I don't think your that much of a whore. your like a whore-let. a mini whore.
I was just at the urinal, started to go, then farted, then said oh yea out loud, then heard someone move in the stall behind me
The only reason you're wearing underwear tonight is cause you have a family dinner before
Say something about gay babies.
Question. If Kwik Trip and Kum and Go were to merge, what would they call it? Kwik Kum or Kum Kwik?
You know the guy who poops at a party and then leaves and you go in, do your business, and come out and there are girls outside that think you pooped and no one talks to you? I'm the guy who poops before you go in, because I'm in a relationship and I hate you.
i feel like my life is a cheap remake of American Pie
it took you forty minutes to realize it was a gay bar.
We are going to be Siegfried and Roy for Halloween and you are going to be the tiger.
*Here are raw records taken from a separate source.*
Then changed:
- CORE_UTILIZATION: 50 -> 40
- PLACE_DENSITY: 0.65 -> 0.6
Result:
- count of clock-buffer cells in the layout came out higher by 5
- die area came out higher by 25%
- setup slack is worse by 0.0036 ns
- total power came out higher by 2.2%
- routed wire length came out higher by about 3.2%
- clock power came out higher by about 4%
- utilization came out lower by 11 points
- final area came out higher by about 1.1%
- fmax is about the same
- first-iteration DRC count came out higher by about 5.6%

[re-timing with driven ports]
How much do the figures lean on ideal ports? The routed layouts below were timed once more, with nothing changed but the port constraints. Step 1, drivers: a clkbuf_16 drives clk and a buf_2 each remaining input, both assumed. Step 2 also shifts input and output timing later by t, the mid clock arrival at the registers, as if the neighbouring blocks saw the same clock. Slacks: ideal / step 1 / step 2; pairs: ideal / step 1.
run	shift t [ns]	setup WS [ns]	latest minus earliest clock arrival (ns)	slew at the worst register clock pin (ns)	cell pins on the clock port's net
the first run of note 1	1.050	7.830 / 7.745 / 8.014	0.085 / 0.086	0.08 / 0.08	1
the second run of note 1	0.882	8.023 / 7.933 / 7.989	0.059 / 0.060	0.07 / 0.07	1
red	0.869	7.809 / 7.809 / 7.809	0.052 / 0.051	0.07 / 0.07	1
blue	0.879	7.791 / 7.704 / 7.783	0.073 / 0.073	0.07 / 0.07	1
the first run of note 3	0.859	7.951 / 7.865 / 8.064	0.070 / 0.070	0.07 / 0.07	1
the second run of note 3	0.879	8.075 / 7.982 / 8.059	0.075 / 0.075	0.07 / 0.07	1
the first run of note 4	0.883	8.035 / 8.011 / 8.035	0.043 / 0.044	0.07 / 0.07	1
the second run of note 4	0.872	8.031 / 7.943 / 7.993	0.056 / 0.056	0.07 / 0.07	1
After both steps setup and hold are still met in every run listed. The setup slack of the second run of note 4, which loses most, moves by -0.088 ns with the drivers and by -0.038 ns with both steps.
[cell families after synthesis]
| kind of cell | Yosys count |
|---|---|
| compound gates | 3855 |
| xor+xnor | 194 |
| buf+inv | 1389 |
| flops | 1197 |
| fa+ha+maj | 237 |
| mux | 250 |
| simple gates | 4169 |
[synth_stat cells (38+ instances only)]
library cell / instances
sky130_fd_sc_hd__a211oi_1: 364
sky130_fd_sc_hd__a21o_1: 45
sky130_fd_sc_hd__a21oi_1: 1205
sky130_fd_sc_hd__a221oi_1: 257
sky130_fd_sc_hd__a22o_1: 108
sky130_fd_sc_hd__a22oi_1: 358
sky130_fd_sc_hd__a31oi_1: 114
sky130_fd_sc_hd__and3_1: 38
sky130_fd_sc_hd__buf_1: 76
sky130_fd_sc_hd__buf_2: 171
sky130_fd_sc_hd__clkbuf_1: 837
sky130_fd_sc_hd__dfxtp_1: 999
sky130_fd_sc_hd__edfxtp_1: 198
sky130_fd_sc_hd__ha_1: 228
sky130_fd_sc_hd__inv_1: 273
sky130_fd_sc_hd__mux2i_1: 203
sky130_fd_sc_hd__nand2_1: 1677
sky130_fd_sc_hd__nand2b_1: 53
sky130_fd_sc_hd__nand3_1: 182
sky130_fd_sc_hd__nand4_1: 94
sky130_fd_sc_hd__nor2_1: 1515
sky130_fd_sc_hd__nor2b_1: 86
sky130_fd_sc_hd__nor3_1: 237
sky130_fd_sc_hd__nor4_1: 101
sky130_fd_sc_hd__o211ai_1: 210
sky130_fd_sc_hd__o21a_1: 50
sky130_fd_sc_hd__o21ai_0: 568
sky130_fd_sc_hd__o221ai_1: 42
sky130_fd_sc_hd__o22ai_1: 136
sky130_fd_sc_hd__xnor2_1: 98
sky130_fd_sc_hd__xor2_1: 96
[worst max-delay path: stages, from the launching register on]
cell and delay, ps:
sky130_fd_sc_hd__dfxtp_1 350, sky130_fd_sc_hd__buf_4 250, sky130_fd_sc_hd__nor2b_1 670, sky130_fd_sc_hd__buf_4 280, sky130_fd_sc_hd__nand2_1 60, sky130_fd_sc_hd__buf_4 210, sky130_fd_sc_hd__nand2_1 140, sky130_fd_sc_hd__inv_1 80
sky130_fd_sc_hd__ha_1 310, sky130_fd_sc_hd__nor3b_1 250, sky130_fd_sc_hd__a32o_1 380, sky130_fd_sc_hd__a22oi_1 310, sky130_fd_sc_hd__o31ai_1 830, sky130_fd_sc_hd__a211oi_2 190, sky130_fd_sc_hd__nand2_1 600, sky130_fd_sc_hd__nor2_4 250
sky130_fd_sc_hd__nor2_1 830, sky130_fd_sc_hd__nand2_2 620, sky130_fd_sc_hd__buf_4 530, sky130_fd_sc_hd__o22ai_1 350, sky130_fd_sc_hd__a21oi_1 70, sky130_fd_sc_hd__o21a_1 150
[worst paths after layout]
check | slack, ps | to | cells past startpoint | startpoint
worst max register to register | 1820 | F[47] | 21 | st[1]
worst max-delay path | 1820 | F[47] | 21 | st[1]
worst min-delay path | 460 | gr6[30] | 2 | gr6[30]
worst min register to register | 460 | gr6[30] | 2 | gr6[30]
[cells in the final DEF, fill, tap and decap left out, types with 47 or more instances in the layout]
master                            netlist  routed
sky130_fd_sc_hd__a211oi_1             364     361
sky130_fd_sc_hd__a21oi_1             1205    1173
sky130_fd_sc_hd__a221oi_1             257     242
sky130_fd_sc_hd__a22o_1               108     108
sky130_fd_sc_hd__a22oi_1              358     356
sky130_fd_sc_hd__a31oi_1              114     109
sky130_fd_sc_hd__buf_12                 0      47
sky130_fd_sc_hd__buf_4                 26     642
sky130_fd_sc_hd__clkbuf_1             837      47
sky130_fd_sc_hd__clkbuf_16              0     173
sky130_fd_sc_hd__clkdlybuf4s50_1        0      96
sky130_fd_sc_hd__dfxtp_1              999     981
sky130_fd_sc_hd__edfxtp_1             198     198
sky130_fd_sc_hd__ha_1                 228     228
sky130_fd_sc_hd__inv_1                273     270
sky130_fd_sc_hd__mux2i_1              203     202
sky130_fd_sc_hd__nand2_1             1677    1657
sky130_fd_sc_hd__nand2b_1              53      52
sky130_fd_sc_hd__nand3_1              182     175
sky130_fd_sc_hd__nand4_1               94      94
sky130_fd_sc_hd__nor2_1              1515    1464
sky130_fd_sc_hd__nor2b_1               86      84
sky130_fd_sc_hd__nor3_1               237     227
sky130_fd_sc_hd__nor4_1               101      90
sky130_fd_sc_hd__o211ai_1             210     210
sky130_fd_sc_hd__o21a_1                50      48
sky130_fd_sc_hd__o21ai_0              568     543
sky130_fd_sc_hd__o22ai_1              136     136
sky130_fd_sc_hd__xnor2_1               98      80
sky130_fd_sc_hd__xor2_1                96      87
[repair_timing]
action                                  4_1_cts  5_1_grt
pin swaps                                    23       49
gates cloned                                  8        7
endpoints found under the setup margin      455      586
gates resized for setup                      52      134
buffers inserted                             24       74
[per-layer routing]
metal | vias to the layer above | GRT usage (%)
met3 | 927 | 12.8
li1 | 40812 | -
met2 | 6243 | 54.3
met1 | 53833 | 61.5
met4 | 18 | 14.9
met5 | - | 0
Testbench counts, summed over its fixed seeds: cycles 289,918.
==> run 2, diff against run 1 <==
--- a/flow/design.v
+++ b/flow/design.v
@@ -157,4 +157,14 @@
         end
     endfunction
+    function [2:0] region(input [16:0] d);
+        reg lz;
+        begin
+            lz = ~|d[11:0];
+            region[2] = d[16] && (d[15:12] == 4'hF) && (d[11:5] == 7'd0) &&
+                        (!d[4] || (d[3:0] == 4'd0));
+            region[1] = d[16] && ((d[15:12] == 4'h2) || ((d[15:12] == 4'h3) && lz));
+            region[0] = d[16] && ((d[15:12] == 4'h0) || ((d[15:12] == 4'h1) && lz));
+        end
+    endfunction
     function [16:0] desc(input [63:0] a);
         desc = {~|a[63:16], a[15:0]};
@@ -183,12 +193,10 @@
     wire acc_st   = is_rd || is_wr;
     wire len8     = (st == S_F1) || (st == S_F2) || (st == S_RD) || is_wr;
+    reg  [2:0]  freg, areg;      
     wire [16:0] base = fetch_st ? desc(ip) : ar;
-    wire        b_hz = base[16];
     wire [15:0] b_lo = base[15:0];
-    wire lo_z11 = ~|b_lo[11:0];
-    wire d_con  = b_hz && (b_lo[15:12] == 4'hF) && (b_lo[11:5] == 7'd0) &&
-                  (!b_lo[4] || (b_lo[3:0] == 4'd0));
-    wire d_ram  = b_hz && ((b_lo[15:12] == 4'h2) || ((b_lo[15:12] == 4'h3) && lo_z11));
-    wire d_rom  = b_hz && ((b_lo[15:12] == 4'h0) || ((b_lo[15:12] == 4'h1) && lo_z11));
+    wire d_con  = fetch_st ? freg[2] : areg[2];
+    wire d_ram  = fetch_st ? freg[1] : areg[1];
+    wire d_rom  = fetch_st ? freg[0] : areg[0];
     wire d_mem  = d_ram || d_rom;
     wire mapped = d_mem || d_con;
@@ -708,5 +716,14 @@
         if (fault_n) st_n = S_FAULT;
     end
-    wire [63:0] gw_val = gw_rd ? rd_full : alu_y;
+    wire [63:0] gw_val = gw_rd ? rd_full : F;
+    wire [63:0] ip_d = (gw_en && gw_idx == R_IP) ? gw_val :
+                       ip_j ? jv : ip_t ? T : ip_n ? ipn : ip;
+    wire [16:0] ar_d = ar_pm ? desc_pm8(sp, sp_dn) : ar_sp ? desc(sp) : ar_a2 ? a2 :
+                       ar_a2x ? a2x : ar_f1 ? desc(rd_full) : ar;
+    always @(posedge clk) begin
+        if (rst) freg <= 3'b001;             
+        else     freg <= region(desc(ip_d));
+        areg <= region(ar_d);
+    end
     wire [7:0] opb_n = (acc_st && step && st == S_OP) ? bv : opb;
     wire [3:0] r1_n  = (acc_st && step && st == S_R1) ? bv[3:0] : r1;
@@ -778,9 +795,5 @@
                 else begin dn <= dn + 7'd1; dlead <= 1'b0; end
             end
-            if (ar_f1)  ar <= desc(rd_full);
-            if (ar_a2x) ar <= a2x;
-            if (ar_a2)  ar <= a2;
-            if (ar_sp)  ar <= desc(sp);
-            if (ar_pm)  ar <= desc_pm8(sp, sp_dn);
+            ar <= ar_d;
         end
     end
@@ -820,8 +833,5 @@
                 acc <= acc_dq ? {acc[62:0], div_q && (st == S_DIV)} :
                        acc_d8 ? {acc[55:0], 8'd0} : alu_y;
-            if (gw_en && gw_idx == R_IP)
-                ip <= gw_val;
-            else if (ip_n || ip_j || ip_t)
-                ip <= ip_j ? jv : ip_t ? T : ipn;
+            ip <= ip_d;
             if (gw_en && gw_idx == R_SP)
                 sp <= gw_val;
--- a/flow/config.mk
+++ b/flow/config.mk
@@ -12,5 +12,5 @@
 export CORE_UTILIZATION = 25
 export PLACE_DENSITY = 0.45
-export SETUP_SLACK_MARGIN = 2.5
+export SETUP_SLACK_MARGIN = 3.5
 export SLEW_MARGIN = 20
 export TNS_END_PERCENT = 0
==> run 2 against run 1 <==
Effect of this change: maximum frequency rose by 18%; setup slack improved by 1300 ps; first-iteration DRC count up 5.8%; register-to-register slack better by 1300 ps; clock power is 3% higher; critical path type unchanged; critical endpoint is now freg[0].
Context: an optimization exercise on an open-source flow, tuned for small area, a short achievable clock period and few clock cycles per item. The choices shown serve that exercise and are no tape-out recipe.
Only simulation tests tie the RTL to the original design; equivalence was not proved.
Power is estimated from default activity; no workload was simulated.

==> inputs of v12 <==
// akelarre_core
module akelarre_core (
    input  wire         clk,
    input  wire         rst,
    input  wire         start,
    input  wire [1:0]   op,
    input  wire [3:0]   rounds,
    input  wire         rot_en,
    input  wire [1:0]   klen_m1,
    input  wire [127:0] key,
    input  wire [127:0] blk_in,
    output wire         ready,
    output reg          done,
    output wire [127:0] blk_out
);
==> flow/config.mk <==
export PLATFORM = sky130hd
export DESIGN_NAME = akelarre_core
export DESIGN_NICKNAME = akelarre_core
export VERILOG_FILES = /design/flow/design.v
export SDC_FILE = /design/flow/constraint.sdc
export NUM_CORES = 4
export LEC_CHECK = 0
export CAP_MARGIN = 20
export CORE_MARGIN = 2
export CORE_UTILIZATION = 45
export SLEW_MARGIN = 20
export SYNTH_MEMORY_MAX_BITS = 8192
==> flow/constraint.sdc <==
create_clock -name core_clock -period 13.0 [get_ports {clk}]
set_input_delay 2.6000 -clock core_clock [delete_from_list [all_inputs] [get_ports {clk}]]
set_output_delay 2.6000 -clock core_clock [all_outputs]
set_load 0.01 [all_outputs]
standard.sh (not shown) runs the stock make flow with config.mk's settings and CLKGATE_MAP_FILE= SYNTH_SCRIPT=/design/flow/synth_recipe.tcl, a recipe that flattens the netlist after the stock synthesis.
==> flow/flow/run.sh <==
#!/bin/bash
# The standard ORFS layout (the standard.sh: standard synthesis, floorplan,
# placement, CTS, routing, finish) with the design's SDC unchanged; only the
# setup repair steps aim for a larger slack margin, so that the layout is
# sized for a shorter achieved period.
set -euo pipefail
export SETUP_SLACK_MARGIN=8.0
bash standard.sh > standard.log 2>&1
==> v32 (differences from v12) <==
--- a/flow/design.v
+++ b/flow/design.v
@@ -12,11 +12,11 @@
     output reg          done,
     output wire [127:0] blk_out
 );
     localparam [31:0] A0 = 32'h01234567;
     localparam [31:0] A1 = 32'h89ABCDEF;
-    localparam E = 23;
+    localparam E = 24;
     localparam [1:0] OP_KEYEXP = 2'd0, OP_ENC = 2'd1, OP_DEC = 2'd2;
     localparam [1:0] G_IDLE = 2'd0,    
                      G_FULL = 2'd1,    
                      G_DECB = 2'd2,    
                      G_HEAD = 2'd3;    
@@ -1834,31 +1834,31 @@
     wire [2:0]  ri      = ld_new ? 3'd0 : rcnt[2:0];
     wire [15:0] khalf   = key_r >> {~ri, 4'd0};
     reg  [31:0] shead;
     always @(*) begin
         case ({kl, gsrc})
-            {2'd0, 4'd1}: shead = entv[32 +: 32];
-            {2'd0, 4'd2}: shead = entv[96 +: 32];
-            {2'd0, 4'd3}: shead = entv[160 +: 32];
-            {2'd0, 4'd4}: shead = entv[224 +: 32];
-            {2'd0, 4'd5}: shead = entv[288 +: 32];
-            {2'd0, 4'd6}: shead = entv[352 +: 32];
-            {2'd0, 4'd7}: shead = entv[416 +: 32];
-            {2'd0, 4'd8}: shead = entv[480 +: 32];
-            {2'd0, 4'd9}: shead = entv[544 +: 32];
-            {2'd0, 4'd10}: shead = entv[608 +: 32];
-            {2'd0, 4'd11}: shead = entv[672 +: 32];
-            {2'd1, 4'd1}: shead = entv[96 +: 32];
-            {2'd1, 4'd2}: shead = entv[224 +: 32];
-            {2'd1, 4'd3}: shead = entv[352 +: 32];
-            {2'd1, 4'd4}: shead = entv[480 +: 32];
-            {2'd1, 4'd5}: shead = entv[608 +: 32];
-            {2'd2, 4'd1}: shead = entv[160 +: 32];
-            {2'd2, 4'd2}: shead = entv[352 +: 32];
-            {2'd2, 4'd3}: shead = entv[544 +: 32];
-            {2'd3, 4'd1}: shead = entv[224 +: 32];
-            {2'd3, 4'd2}: shead = entv[480 +: 32];
+            {2'd0, 4'd1}: shead = entv[64 +: 32];
+            {2'd0, 4'd2}: shead = entv[128 +: 32];
+            {2'd0, 4'd3}: shead = entv[192 +: 32];
+            {2'd0, 4'd4}: shead = entv[256 +: 32];
+            {2'd0, 4'd5}: shead = entv[320 +: 32];
+            {2'd0, 4'd6}: shead = entv[384 +: 32];
+            {2'd0, 4'd7}: shead = entv[448 +: 32];
+            {2'd0, 4'd8}: shead = entv[512 +: 32];
+            {2'd0, 4'd9}: shead = entv[576 +: 32];
+            {2'd0, 4'd10}: shead = entv[640 +: 32];
+            {2'd0, 4'd11}: shead = entv[704 +: 32];
+            {2'd1, 4'd1}: shead = entv[128 +: 32];
+            {2'd1, 4'd2}: shead = entv[256 +: 32];
+            {2'd1, 4'd3}: shead = entv[384 +: 32];
+            {2'd1, 4'd4}: shead = entv[512 +: 32];
+            {2'd1, 4'd5}: shead = entv[640 +: 32];
+            {2'd2, 4'd1}: shead = entv[192 +: 32];
+            {2'd2, 4'd2}: shead = entv[384 +: 32];
+            {2'd2, 4'd3}: shead = entv[576 +: 32];
+            {2'd3, 4'd1}: shead = entv[256 +: 32];
+            {2'd3, 4'd2}: shead = entv[512 +: 32];
             default: shead = 32'd0;
         endcase
     end
     wire [31:0] rval    = (gsrc == 4'd0) ? {khalf, khalf} : shead;
     wire [31:0] key0    = {key_r[127:112], key_r[127:112]};
@@ -1885,14 +1885,14 @@
             reg [31:0] q;
             reg [3:0]  sl;
             reg        last;
             always @(*) begin
                 case (kl)
-                    2'd0:    begin sl = (ge + 1) / 2; last = ((ge + 1) % 2) == 1; end
-                    2'd1:    begin sl = (ge + 1) / 4; last = ((ge + 1) % 4) == 3; end
-                    2'd2:    begin sl = (ge + 1) / 6; last = ((ge + 1) % 6) == 5; end
-                    default: begin sl = (ge + 1) / 8; last = ((ge + 1) % 8) == 7; end
+                    2'd0:    begin sl = ge / 2; last = (ge % 2) == 1; end
+                    2'd1:    begin sl = ge / 4; last = (ge % 4) == 3; end
+                    2'd2:    begin sl = ge / 6; last = (ge % 6) == 5; end
+                    default: begin sl = ge / 8; last = (ge % 8) == 7; end
                 endcase
             end
             wire [31:0] nxt;
             if (ge == E - 1) begin : g_end
                 assign nxt = 32'd0;
==> flow/flow/run.sh (replaced) <==
#!/bin/bash
# The standard ORFS layout (the standard.sh: standard synthesis, floorplan,
# placement, CTS, routing, finish) with the design's SDC unchanged; only the
# setup repair steps aim for a larger slack margin, so that the layout is
# sized for a shorter achieved period.
set -euo pipefail
export SETUP_SLACK_MARGIN=8.5
bash standard.sh > standard.log 2>&1
==> summary of the runs <==
v32 ran to the end with no violations. v12 produced a clean layout.
Of v12 and v32, v32 has the higher register-to-register slack (gap 50 ps).
In v12 the hold slack is lower than in v32, by 13 ps.
Between v12 and v32, the lower area after synthesis is in v12 (gap about 3%, measured against v32).
Clock skew: v32 is higher than v12 (17 ps).
Between v12 and v32, the lower sequential share of layout area is in v32 (gap 1.5 points).
==> figures <==
| item | v12 | v32 |
|---|---|---|
| Status | complete, no violations | complete, no violations |
| Largest driver fanout on the critical path | 5 | 4 |
| Standard cell area after detailed placement | 0.09572 mm² | 0.09821 mm² |
| Worst-case reg-to-reg path depth | 20 | 21 |
| Max IR drop VDD | 0.0001480 V | 0.0001746 V |
| Number of sequential storage elements | 1421 | 1453 |
| Share of the final layout cell area in multi-input gates | 0.4273 | 0.4234 |
| Worst hold slack | 388.4 ps | 401.9 ps |
| Fin Clk Skew | 56.28 ps | 72.84 ps |
| Transition time at the pin with the least slew margin | 1265 ps | 1243 ps |
| Post-synthesis compound-gate area fraction | 0.1702 | 0.1436 |
| Final net count | 8887 | 9434 |
Testbench counts of v12, summed over its fixed seeds: cycles 66,628, items 640.
Testbench counts of v32, summed over its fixed seeds: cycles 66,628, items 640.

## static timing again, ports no longer ideal
In the flow no input, the clock included, has a driving cell. The finished layouts below were timed again as built, in two steps.
Step 1 (the two cells are an assumption about what drives the block):
set clk [get_ports {clk}]
set_driving_cell -lib_cell sky130_fd_sc_hd__clkbuf_16 $clk
set_driving_cell -lib_cell sky130_fd_sc_hd__buf_2 [delete_from_list [all_inputs] $clk]
Step 2 also shifts input and output timing later by t, the mid clock arrival at the registers, as if the neighbouring blocks saw the same clock.
Three values: ideal, step 1, step 2; two values: the first two.
run | t, ns | setup slack, ns | hold slack, ns | worst register clock-pin slew, ns
v12 | 0.905 | 7.766 / 7.766 / 7.198 | 0.388 / 0.388 / 0.388 | 0.07 / 0.07
v32 | 0.939 | 7.819 / 7.819 / 7.606 | 0.402 / 0.402 / 0.402 | 0.08 / 0.08
After both steps setup and hold are still met in every run listed. The setup slack of v12, which loses most, moves by 0.000 ns with the drivers and by -0.568 ns with both steps.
I might be a bit. I accidently started hot boxing the bathroom. I'm just gonna go with it.
They only knew me as the lesbian that passed out in a bathtub. That's not what you call friendship.
If I had really thought it through, I would have bought some Depends, popped one on and made this night my bitch.
I Pavlov-trained him by smacking him in the nuts anytime I caught him looking at another girl in public. To this day, he's afraid to break eye contact with me in a restaurant if a tall busty blonde walks in.
Find me a cup with a lid so I can illegally drink in your car. I'll be there in bout 10 minutes.
What's the tour de bar? Is that a thing, or is it just what you call Saturdays?